**Work request**
From the records that follow, copy every line that contains the word "power".

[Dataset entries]
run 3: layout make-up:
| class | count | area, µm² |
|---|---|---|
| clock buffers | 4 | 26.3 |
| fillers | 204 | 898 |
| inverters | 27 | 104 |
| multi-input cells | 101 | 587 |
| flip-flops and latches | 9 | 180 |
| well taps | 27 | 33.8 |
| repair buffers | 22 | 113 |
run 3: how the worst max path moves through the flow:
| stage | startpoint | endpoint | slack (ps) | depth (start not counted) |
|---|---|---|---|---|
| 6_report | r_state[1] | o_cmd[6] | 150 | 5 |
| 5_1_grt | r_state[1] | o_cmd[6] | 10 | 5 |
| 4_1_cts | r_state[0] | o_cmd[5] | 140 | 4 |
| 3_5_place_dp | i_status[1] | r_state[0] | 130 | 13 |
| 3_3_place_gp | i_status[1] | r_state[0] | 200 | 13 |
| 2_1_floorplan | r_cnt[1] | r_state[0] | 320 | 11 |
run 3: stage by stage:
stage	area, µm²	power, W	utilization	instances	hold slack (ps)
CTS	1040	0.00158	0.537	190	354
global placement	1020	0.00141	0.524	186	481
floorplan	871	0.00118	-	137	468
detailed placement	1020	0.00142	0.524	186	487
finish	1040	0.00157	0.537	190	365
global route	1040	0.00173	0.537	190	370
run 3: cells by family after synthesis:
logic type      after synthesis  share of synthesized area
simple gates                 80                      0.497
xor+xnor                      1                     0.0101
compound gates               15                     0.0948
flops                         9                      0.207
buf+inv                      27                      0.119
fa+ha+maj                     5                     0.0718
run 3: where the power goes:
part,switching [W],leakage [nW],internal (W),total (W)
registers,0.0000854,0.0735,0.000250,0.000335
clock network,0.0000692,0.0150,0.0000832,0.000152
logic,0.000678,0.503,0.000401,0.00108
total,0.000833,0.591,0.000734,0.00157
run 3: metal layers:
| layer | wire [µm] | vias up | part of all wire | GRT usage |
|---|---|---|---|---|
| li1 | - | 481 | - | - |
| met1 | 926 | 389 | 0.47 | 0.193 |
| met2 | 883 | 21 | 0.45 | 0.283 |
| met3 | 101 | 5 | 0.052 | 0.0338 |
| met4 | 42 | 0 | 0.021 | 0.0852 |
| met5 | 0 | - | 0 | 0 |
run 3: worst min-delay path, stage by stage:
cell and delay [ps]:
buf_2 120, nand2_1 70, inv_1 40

**Written answer**
stage	area, µm²	power, W	utilization	instances	hold slack (ps)
run 3: where the power goes:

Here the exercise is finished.